Photo Credit: Jerusalem Burial Society
Hallowed Halls of Eternal Life, the Har Menuchot catacombs.

There is a lot of talk about “minhagei Yerushalayim,” special burial customs that are followed in Jerusalem and that are sourced in Kabbalah. And while they are fulfilled mainly by Jerusalem’s frum communities, the fact is that many who are not openly religious also opt for these rites, in acknowledgement of the enormous benefit they bring to the niftar. A case in point is former Israeli Prime Minister Menachem Begin, who, famously, was given a traditional Yerushalmi burial, including a matzeivah completely free of epitaphs, with only his name and dates of birth and death listed.

Jerusalem Burial Society CEO Rabbi Moshe Shimon explains that these customs are elucidated in the sefer Ma’avar Yabok, which he calls, “the ultimate burial guidebook.”


One of the most widely known, and practiced, customs is that of burying the niftar the same day (other than Shabbos or Yom Tov). “Obviously, if there are extenuating circumstances, they are taken into account,” Rabbi Shimon says, “but by and large, we know that burying as soon as possible greatly reduces suffering to the niftar.”

Other kabbalistic burial customs performed in Jerusalem relate to the taharah. For example, whereas it is sufficient to pour nine kavin of water over the niftar, minhag Yerushalayim mandates that the niftar is be immersed in a mikveh — and indeed, the Jerusalem Burial Society has a special designated mikveh for this purpose.

Jerusalem custom also precludes the use of a casket; the niftar is buried in shrouds directly in the earth, in fulfillment of the verse, “v’chiper admaso imo,” implying that the very soil (of Eretz Yisroel) serves as an atonement for the niftar. And while there may be divergence with regard to certain practices, Rabbi Shimon notes that in this respect there is no room for flexibility. “Burial in a coffin is categorically not allowed on Har Hamenuchot due to the prohibition of ‘differentiating between one niftar and another.’”

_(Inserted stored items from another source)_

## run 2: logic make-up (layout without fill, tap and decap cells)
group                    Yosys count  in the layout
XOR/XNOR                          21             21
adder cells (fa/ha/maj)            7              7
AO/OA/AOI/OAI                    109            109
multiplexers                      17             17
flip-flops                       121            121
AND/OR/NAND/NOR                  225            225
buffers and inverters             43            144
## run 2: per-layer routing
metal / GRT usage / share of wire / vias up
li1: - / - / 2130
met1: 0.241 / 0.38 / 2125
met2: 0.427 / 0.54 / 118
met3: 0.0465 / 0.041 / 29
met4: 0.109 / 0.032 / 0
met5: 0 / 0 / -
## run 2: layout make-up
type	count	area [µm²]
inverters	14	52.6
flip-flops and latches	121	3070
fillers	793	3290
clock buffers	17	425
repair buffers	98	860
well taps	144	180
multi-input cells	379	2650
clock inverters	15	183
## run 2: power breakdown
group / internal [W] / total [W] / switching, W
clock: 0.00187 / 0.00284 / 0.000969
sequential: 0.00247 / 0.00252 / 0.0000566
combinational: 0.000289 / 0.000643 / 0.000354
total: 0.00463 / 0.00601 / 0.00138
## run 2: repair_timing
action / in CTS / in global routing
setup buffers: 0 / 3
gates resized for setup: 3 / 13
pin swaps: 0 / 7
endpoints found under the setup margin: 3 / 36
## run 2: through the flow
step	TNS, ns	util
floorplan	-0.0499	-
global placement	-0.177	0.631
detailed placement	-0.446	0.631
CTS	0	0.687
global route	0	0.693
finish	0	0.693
File: src/rtl/scan_controller.sv
// scan_controller: sequences one 3D scan. For every turntable angle it captures
// one laser frame of {step, row, midpoint} samples from the skeletonize stage,
// then pulses the stepper and waits for the turntable to settle before re-arming.
// Samples are buffered in a small first-word-fall-through FIFO.
//
// Ports:
//   clk, reset        system clock, asynchronous active-low reset
//   start, abort      one-cycle control pulses
//   fvh_in            decoder {F,V,H} timing
//   current_row       row index from skeletonize
//   midpoint          laser midpoint from skeletonize
//   out_data          FIFO head {step[7:0], row[8:0], midpoint[9:0]}
//   out_valid         FIFO non-empty
//   out_ready         downstream accept
//   step_pulse        stepper pulse (high while stepping)
//   busy              scan in progress
//   scan_done         one-cycle pulse after the last step
//   overflow          sticky, a sample was dropped on a full FIFO
//
// Optional feature: define SCAN_ZERO_SKIP_EN to drop samples whose midpoint is 0
// (no laser found on that row); such samples do not count against NUM_ROWS.
//
// STEP_PULSE_CYCLES and SETTLE_CYCLES must be >= 1; FIFO_DEPTH a power of two >= 2.
module scan_controller #(
  parameter int NUM_STEPS         = 200,
  parameter int NUM_ROWS          = 480,
  parameter int STEP_PULSE_CYCLES = 1000,
  parameter int SETTLE_CYCLES     = 2700000,
  parameter int FIFO_DEPTH        = 8
) (
  input  logic        clk,
  input  logic        reset,
  input  logic        start,
  input  logic        abort,
  input  logic [2:0]  fvh_in,
  input  logic [8:0]  current_row,
  input  logic [9:0]  midpoint,
  output logic [26:0] out_data,
  output logic        out_valid,
  input  logic        out_ready,
  output logic        step_pulse,
  output logic        busy,
  output logic        scan_done,
  output logic        overflow
);

  localparam int SW  = $clog2(NUM_STEPS + 1);
  localparam int SWX = (SW > 8) ? SW : 8;
  localparam int RW  = $clog2(NUM_ROWS + 1);
  localparam int PW  = $clog2(FIFO_DEPTH);

  localparam logic [SW-1:0] LAST_STEP   = SW'(NUM_STEPS - 1);
  localparam logic [RW-1:0] ROW_LIMIT   = RW'(NUM_ROWS);
  localparam logic [31:0]   PULSE_LAST  = 32'(STEP_PULSE_CYCLES - 1);
  localparam logic [31:0]   SETTLE_LAST = 32'(SETTLE_CYCLES - 1);
  localparam logic [PW:0]   FIFO_FULL   = (PW+1)'(FIFO_DEPTH);

  typedef enum logic [2:0] {IDLE, ARM, CAPTURE, STEP, SETTLE, DONE} state_t;

  state_t         state, state_nxt;
  logic [2:0]     last_fvh;
  logic           line_pending;
  logic [SW-1:0]  step_cnt, step_nxt;
  logic [RW-1:0]  row_cnt, row_nxt;
  logic           first_seen, first_nxt;
  logic [31:0]    dly, dly_nxt;
  logic           ovf_clr;
  logic           push;
  logic           sample_ok;
  logic [SWX-1:0] step_ext;
  logic [26:0]    push_data;

  logic           new_frame, new_line;

  assign new_frame = ~last_fvh[1] & fvh_in[1];
  assign new_line  = ~last_fvh[0] & fvh_in[0];

`ifdef SCAN_ZERO_SKIP_EN
  assign sample_ok = (midpoint != 10'd0);
`else
  assign sample_ok = 1'b1;
`endif

  // skeletonize updates row/midpoint on the line edge, so the sample is taken
  // on the following cycle while line_pending is high.
  assign step_ext  = SWX'(step_cnt);
  assign push_data = {step_ext[7:0], current_row, midpoint};

  always_comb begin
    state_nxt = state;
    step_nxt  = step_cnt;
    row_nxt   = row_cnt;
    first_nxt = first_seen;
    dly_nxt   = dly;
    push      = 1'b0;
    ovf_clr   = 1'b0;
    if (abort) begin
      state_nxt = IDLE;
      step_nxt  = '0;
      row_nxt   = '0;
      first_nxt = 1'b0;
      dly_nxt   = '0;
    end else begin
      case (state)
        IDLE: if (start) begin
          state_nxt = ARM;
          step_nxt  = '0;
          ovf_clr   = 1'b1;
        end
        ARM: if (new_frame) begin
          state_nxt = CAPTURE;
          row_nxt   = '0;
          first_nxt = 1'b0;
        end
        CAPTURE: begin
          // a pending sample is handled before a same-cycle frame edge ends capture
          if (line_pending) begin
            if (!first_seen)
              first_nxt = 1'b1;            // first line after the frame edge is blanking
            else if (sample_ok && row_cnt < ROW_LIMIT) begin
              push    = 1'b1;
              row_nxt = row_cnt + RW'(1);
            end
          end
          if (new_frame) begin
            state_nxt = STEP;
            dly_nxt   = '0;
          end
        end
        STEP: begin
          if (dly == PULSE_LAST) begin
            dly_nxt   = '0;
            step_nxt  = step_cnt + SW'(1);
            state_nxt = (step_cnt == LAST_STEP) ? DONE : SETTLE;
          end else begin
            dly_nxt = dly + 32'd1;
          end
        end
        SETTLE: begin
          if (dly == SETTLE_LAST) begin
            dly_nxt   = '0;
            state_nxt = ARM;
          end else begin
            dly_nxt = dly + 32'd1;
          end
        end
        DONE:    state_nxt = IDLE;
        default: state_nxt = IDLE;
      endcase
    end
  end

  always_ff @(posedge clk or negedge reset) begin
    if (!reset) begin
      state        <= IDLE;
      last_fvh     <= 3'b000;
      line_pending <= 1'b0;
      step_cnt     <= '0;
      row_cnt      <= '0;
      first_seen   <= 1'b0;
      dly          <= '0;
    end else begin
      state        <= state_nxt;
      last_fvh     <= fvh_in;
      line_pending <= new_line;
      step_cnt     <= step_nxt;
      row_cnt      <= row_nxt;
      first_seen   <= first_nxt;
      dly          <= dly_nxt;
    end
  end

  assign busy       = (state != IDLE);
  assign step_pulse = (state == STEP);
  assign scan_done  = (state == DONE);

  // Sample FIFO: not touched by abort so queued samples still drain.
  logic [26:0]   mem [FIFO_DEPTH];
  logic [PW-1:0] wr_ptr, rd_ptr;
  logic [PW:0]   count;
  logic          full, pop, push_ok;

  assign full      = (count == FIFO_FULL);
  assign out_valid = (count != '0);
  assign out_data  = mem[rd_ptr];
  assign pop       = out_valid & out_ready;
  assign push_ok   = push & (~full | pop);   // a pop frees the slot on the same cycle

  always_ff @(posedge clk or negedge reset) begin
    if (!reset) begin
      for (int i = 0; i < FIFO_DEPTH; i++) mem[i] <= '0;
      wr_ptr   <= '0;
      rd_ptr   <= '0;
      count    <= '0;
      overflow <= 1'b0;
    end else begin
      if (push_ok) begin
        mem[wr_ptr] <= push_data;
        wr_ptr      <= wr_ptr + PW'(1);
      end
      if (pop) rd_ptr <= rd_ptr + PW'(1);
      case ({push_ok, pop})
        2'b10:   count <= count + (PW+1)'(1);
        2'b01:   count <= count - (PW+1)'(1);
        default: count <= count;
      endcase
      if (ovf_clr)             overflow <= 1'b0;
      else if (push & ~push_ok) overflow <= 1'b1;
    end
  end

endmodule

When transporting the niftar, minhag Yerushalayim calls for a stretcher constructed out of metal poles, as a kapparah for the niftar. The source of the minhag goes back to King Chezkiyahu, who transported his father, the wicked King Achaz, on a bier made of ropes. He did so to enable his father to merit atonement, and our Sages commended him for this.

It is a widespread custom among Yerushalmi Jews that no children accompany the niftar to the cemetery.

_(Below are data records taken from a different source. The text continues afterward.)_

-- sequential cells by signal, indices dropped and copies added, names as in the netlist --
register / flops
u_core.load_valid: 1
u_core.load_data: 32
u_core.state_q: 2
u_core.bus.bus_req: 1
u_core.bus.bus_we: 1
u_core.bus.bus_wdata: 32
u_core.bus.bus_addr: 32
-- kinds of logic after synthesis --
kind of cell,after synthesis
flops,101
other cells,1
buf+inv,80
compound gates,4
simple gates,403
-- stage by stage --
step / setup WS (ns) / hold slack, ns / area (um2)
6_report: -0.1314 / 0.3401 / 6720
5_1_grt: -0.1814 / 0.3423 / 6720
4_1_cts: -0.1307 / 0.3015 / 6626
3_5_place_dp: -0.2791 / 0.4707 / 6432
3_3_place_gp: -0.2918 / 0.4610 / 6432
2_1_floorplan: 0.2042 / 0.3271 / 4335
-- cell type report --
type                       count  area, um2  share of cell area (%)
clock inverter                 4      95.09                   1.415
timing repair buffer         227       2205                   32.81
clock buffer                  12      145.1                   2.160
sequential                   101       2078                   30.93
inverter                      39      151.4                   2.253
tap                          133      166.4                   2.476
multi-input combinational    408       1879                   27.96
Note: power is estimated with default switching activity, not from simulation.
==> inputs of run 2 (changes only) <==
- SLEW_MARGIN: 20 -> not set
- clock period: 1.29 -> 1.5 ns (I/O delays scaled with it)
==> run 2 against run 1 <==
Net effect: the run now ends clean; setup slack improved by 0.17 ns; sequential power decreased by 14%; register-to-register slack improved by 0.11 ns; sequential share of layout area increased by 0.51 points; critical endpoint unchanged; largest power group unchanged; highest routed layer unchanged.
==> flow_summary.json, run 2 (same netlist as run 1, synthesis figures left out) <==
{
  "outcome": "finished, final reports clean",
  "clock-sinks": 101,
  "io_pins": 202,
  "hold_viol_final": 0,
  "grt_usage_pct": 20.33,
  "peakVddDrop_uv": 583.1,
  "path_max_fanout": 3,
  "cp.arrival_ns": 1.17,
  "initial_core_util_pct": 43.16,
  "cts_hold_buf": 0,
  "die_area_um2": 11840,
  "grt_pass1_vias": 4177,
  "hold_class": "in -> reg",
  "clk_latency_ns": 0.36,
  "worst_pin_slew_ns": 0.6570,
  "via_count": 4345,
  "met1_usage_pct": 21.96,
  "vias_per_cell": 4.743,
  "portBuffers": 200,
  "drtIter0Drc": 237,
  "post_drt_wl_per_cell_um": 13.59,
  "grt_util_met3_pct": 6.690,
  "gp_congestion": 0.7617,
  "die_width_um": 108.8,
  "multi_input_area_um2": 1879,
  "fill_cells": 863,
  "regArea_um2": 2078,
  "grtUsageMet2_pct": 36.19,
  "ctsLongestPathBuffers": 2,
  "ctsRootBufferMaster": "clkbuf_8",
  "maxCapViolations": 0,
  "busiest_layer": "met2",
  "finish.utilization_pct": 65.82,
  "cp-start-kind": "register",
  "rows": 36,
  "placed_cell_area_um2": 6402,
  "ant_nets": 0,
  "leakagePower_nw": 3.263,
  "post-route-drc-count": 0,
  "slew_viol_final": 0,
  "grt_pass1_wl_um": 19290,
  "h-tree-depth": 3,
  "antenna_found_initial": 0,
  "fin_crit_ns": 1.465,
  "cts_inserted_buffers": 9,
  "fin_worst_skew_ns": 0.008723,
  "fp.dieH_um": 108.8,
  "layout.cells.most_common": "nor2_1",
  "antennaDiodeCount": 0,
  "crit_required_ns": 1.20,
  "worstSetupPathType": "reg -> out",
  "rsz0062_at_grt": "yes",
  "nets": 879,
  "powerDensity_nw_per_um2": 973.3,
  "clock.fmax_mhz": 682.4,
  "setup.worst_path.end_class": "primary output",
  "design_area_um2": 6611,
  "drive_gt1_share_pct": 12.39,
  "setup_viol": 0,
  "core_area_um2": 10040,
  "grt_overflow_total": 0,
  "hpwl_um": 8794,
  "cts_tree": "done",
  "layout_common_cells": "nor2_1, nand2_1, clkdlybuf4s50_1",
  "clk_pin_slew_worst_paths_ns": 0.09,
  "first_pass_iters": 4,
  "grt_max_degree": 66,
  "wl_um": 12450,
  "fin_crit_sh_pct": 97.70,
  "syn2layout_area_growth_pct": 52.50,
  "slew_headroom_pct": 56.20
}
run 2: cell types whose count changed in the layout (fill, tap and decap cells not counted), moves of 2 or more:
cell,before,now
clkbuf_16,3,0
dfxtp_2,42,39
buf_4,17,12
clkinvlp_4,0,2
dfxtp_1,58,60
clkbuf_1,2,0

At the graveside, members of the Chevra Kadisha hold hands and encircle the niftar seven times while reciting special pesukim. At the end of each round, they toss a coin in a different direction.

After the levayah, participants stand in 2 rows, and the mourners pass in between them, receiving consolations.

Needless to say, the Jerusalem Burial Society doesn’t compel anyone to adhere to these special customs. “We endeavor to accommodate families from diverse backgrounds, taking individual desires and needs into consideration while remaining firmly within the parameters of halachah,” notes Rabbi Shimon.

In fact, as the largest burial society in Jerusalem and the second-largest in all of Israel, the Jerusalem Burial Society deals with the majority of burials in the Holy City. “Our wide range of options and our vast experience enables us to offer services to mourners during their most difficult time. Most importantly, we are there for them, with sensitivity, caring and understanding,” he said.